### DESCRIPTION OF THE TASK
Filter these records by the string "combinational", copying each line that holds it.
(EXCERPTED DATA begins)
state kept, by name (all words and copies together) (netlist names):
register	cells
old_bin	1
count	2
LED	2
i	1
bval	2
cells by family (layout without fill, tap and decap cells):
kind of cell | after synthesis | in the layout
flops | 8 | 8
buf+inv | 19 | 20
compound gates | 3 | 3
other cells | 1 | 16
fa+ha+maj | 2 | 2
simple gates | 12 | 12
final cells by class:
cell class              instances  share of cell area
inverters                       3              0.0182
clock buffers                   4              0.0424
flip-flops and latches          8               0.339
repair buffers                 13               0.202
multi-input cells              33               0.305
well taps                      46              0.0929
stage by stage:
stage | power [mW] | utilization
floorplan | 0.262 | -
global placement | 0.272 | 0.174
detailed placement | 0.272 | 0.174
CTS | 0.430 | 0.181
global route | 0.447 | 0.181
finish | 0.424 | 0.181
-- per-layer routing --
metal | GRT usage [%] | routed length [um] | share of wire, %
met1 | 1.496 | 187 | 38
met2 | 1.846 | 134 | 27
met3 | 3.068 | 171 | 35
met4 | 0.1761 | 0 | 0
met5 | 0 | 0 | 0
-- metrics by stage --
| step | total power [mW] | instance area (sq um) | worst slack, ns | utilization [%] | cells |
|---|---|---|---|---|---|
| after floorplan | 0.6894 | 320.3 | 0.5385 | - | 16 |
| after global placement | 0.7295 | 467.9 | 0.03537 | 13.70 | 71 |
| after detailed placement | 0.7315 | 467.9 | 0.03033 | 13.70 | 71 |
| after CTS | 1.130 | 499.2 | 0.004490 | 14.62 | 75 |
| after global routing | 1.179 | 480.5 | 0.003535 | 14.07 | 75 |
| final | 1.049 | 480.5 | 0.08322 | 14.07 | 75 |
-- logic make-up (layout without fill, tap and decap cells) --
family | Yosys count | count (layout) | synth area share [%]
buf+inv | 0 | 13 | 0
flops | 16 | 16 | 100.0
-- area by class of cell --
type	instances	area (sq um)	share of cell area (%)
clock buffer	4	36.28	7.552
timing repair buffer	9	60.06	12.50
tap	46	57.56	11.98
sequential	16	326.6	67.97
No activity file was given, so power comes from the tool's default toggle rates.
**design.v**
```verilog
module ShiftRegister11(
  input logic [0:0] SerialIn, clk,
  output logic [10:0] Parallel
);
reg [10:0] Stored;
initial begin
  Stored = 11'b00000000000;
  end
always_ff @(posedge clk)
  begin
    Stored <= {Stored[9:0], SerialIn};
    Parallel <= Stored;
  end
endmodule
```
**run.sh**
```bash
#!/bin/bash
# OpenROAD 26Q1-2900-gdf79404cd8, Yosys 0.63+post, stock flow scripts
make -C /OpenROAD-flow-scripts/flow DESIGN_CONFIG=/design/flow/config.mk WORK_HOME=/design/flow/orfs finish
```
**config.mk**
```make
export PLATFORM = sky130hd
export DESIGN_NAME = ShiftRegister11
export DESIGN_NICKNAME = ShiftRegister11
export VERILOG_FILES = /design/flow/design.v
export SDC_FILE = /design/flow/constraint.sdc
export NUM_CORES = 4
export LEC_CHECK = 1
export CORE_AREA = 10 10 70 70
export DIE_AREA = 0 0 80 80
```
**constraint.sdc**
```tcl
current_design ShiftRegister11

set clk_period 1.0
set clk_io_pct 0.2

create_clock -name clk0 -period $clk_period [get_ports {clk}]

set non_clock_inputs [all_inputs -no_clocks]
set_input_delay [expr $clk_period * $clk_io_pct] -clock clk0 $non_clock_inputs
set_output_delay [expr $clk_period * $clk_io_pct] -clock clk0 [all_outputs]
```
==> results_slide.txt <==
Key Metrics from the Run

Worst setup path
  – CP Launch Type: register
  – Critical-path cell list: buf_2
  – CP bufs+invs: 1
  – Critical path capture point type: output port
  – Crit path max-delay family: flip-flops
  – Crit path kind: reg2out
  – CP max stage delay: 0.31 ns
  – Crit-path slowest cell: dfxtp_1
  – Crit-path max FO: 1
  – WP data required: 0.80 ns
  – Worst Path Arrival: 0.68 ns

Yosys
  – Cells in synth_stat.txt: 22
  – Avg Cell Area, Syn: 20.0 um2
  – Cell type with the largest total area: dfxtp_1
  – Synth unique cells: 1
  – Top cells by area: dfxtp_1
  – Synth warn: 1
  – Top cell area share: 1.00
  – Yosys Chip Area: 440 um2
  – Synth Instances: 22
  – Yosys reg bits: 22
  – Post-Syn Area: 440 um2
  – Post-synthesis sequential area ratio: 1.00

GRT
  – First-pass GRT wire length: 945 um
  – Total congestion overflow: 0
  – Initial antenna violation count: 0
  – Vias in the first global route: 195
  – Gr usage total: 0.0202
  – Largest net degree at the start of global routing: 14

Final layout
  – Final Util: 0.180
  – Most frequent logic cell in the layout: dfxtp_1
  – Ratio of cells with drive above 1 in the final layout: 0.395
  – Layout filler cell count: 381
  – Finished Cell Area: 616 um2
  – Synthesis-to-finish area growth: 39.8%
  – Most frequent cells in the layout: dfxtp_1, buf_2, clkbuf_4
  – Mi-comb count: 0
  – Logic cell area: 0 um2

Placement
  – Placed Area: 618 um2
  – DP HPWL: 461 um
  – Routability cong.: 0.728
  – Port Buf Inserts: 12

STA
  – Tcrit/Tclk final: 0.878
  – TNS Setup: 0 ns
  – Fmax: 1.14 GHz
  – Clock skew: 0.000733 ns
  – Max_slew headroom: 0.942
  – Setup-failing EPs final: 0
  – Fin. max-slew vios: 0
  – RSZ-0062 raised after global routing: no
  – Hold Vio Cnt, Final: 0
  – Crit path time final: 0.878 ns
  – Slew @ Worst Pin: 0.0877 ns

Drt
  – Detail Route Antenna Nets: 0
  – Antenna diode count: 0
  – Pre-antenna DRT Iters: 3
  – Total wire length: 613 um
  – Remaining DRCs: 0
  – Vias/cell: 2.45
  – Mean routed wirelength per cell: 7.30 um
  – Via count: 206
  – Iteration-0 DRC Markers: 23

CTS
  – H-tree levels: 1
  – Clk slew on worst S/H paths: 0.09 ns
  – CTS tree: built
  – Post-CTS Setup Bufs: 0
  – CTS Buffer Depth: 2
  – Insertion Delay late pin: 0.26 ns
  – Clock tree root driver cell: clkbuf_4
  – Number of CTS-inserted buffers: 3
  – Clock Sinks: 22

Job
  – Tool warnings: 47
  – Max-cap violation count: 0

Die
  – Core Rows: 21
  – Core Area: 3420 um2
  – Top Ports: 13
  – Starting Density: 0.129
  – Die W: 80 um
  – Die area: 6400 um2
  – Die height: 80 um

Power
  – Power per Cell Area: 2490 nW/um2
  – Worst IR Drop VDD: 1.42 mV
  – Leak pwr: 0.000261 uW

Outcome
  – Status: completed

Worst hold path
  – Hold Path Class: reg2reg
[where the power goes]
part / switching, uW / internal [uW]
registers: 13.3 / 923
clock network: 171 / 404
logic: 5.08 / 17.7
total: 190 / 1340
[registers in the layout (all words and copies together), names as in the netlist]
name	cells
Parallel	11
Stored	11
[cells in the mapped netlist]
master / instances
dfxtp_1: 22
[per-stage QoR]
step | power (uW) | setup slack (ns) | hold slack [ns] | cells
after floorplan | 948 | 0.538 | 0.228 | 22
after global placement | 1000 | 0.0230 | 0.312 | 80
after detailed placement | 1000 | 0.0303 | 0.312 | 80
after CTS | 1620 | 0.000439 | 0.339 | 84
after global routing | 1670 | 0.0275 | 0.324 | 84
final | 1530 | 0.122 | 0.333 | 84
[worst paths after layout]
path                            depth (start not counted)           end  slack, ns   startpoint
worst max register to register                          0   Parallel[4]       0.58    Stored[4]
worst min register to register                          0  Parallel[10]       0.33   Stored[10]
worst max-delay path                                    1   Parallel[2]       0.12  Parallel[2]
worst min-delay path                                    0  Parallel[10]       0.33   Stored[10]
[layout make-up]
| type | count | area, um2 | share of cell area |
|---|---|---|---|
| tap | 46 | 57.6 | 0.0935 |
| clock inverter | 1 | 30.0 | 0.0488 |
| clock buffer | 3 | 22.5 | 0.0366 |
| timing repair buffer | 12 | 65.1 | 0.106 |
| sequential | 22 | 440 | 0.715 |
[what timing repair did]
action,4_1_cts,5_1_grt
gates resized,32,2
hold buffers,0,0
setup endpoints to repair,11,2
pin swaps,0,0
gates cloned,0,0
[layer usage]
metal,global-route usage,wire [um]
met1,0.0181,254
met2,0.0185,151
met3,0.0398,207
met4,0.00352,0
met5,0,0
[logic make-up (layout without fill, tap and decap cells)]
group	Yosys count	in the layout	share of synthesized area
flip-flops	22	22	1.00
buffers and inverters	0	16	0
Power is estimated from default activity; no workload was simulated.
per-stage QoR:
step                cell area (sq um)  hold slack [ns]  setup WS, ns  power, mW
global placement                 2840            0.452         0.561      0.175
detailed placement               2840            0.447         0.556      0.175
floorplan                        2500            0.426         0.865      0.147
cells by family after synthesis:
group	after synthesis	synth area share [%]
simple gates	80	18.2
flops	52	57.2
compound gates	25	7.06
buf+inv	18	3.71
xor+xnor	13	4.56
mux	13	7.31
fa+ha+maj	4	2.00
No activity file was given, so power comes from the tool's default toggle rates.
--- flow/design.v ---
module ALU#(parameter d=0)(input [63:0] dataA,dataB,
	input [3:0] ALUctrl,
	output [63:0] ALUres,
	output Z,C
);
	reg [64:0] res_temp;
	reg z_temp;
	always @(*)
	begin
		z_temp = 0;
		case(ALUctrl)
		4'b0000: #d res_temp = dataA & dataB;
		4'b0001: #d res_temp = dataA | dataB;
		4'b0010: #d res_temp = dataA + dataB;
		4'b0110: #d res_temp = dataA - dataB;
		4'b0111: #d res_temp = dataB;
		4'b1100: #d res_temp = ~(dataA | dataB);
		endcase
		if(res_temp[63:0]==0)
		begin
			z_temp = 1;
		end
	end
	assign ALUres = res_temp[63:0];
	assign C = res_temp[64];
	assign Z = z_temp;
endmodule
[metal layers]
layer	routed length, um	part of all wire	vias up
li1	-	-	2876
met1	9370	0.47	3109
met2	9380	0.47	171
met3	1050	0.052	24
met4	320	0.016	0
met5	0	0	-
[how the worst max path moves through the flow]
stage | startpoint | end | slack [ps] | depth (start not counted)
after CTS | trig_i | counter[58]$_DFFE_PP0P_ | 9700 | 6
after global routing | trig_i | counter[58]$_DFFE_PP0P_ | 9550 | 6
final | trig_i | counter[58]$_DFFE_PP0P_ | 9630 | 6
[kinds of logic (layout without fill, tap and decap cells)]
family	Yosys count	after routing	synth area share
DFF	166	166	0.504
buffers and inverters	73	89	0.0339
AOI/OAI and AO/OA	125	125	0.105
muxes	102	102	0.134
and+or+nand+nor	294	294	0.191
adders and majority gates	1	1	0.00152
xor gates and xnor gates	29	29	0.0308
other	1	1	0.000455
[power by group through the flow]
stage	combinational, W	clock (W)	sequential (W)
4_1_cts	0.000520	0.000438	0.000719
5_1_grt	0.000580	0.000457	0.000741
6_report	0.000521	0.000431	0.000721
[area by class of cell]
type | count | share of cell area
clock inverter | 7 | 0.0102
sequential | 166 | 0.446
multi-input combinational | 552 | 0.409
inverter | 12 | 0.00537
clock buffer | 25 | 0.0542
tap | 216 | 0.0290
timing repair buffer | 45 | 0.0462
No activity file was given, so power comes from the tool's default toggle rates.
File: flow/run.sh
#!/bin/bash
# OpenROAD 26Q1-2900-gdf79404cd8, Yosys 0.63+post, stock flow scripts
make -C /OpenROAD-flow-scripts/flow DESIGN_CONFIG=/design/flow/config.mk WORK_HOME=/design/flow/orfs finish
File: flow/config.mk
export PLATFORM = sky130hd
export DESIGN_NAME = uart_top
export DESIGN_NICKNAME = uart_top
export VERILOG_FILES = /design/flow/design.v
export SDC_FILE = /design/flow/constraint.sdc
export NUM_CORES = 4
export LEC_CHECK = 1
export CORE_UTILIZATION = 30
File: flow/constraint.sdc
current_design uart_top

set clk_period 2.5
set clk_io_pct 0.2

create_clock -name clk0 -period $clk_period [get_ports {clk}]

set non_clock_inputs [all_inputs -no_clocks]
set_input_delay [expr $clk_period * $clk_io_pct] -clock clk0 $non_clock_inputs
set_output_delay [expr $clk_period * $clk_io_pct] -clock clk0 [all_outputs]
(EXCERPTED DATA ends)
### SOLUTION TO THIS TASK
stage	combinational, W	clock (W)	sequential (W)
multi-input combinational | 552 | 0.409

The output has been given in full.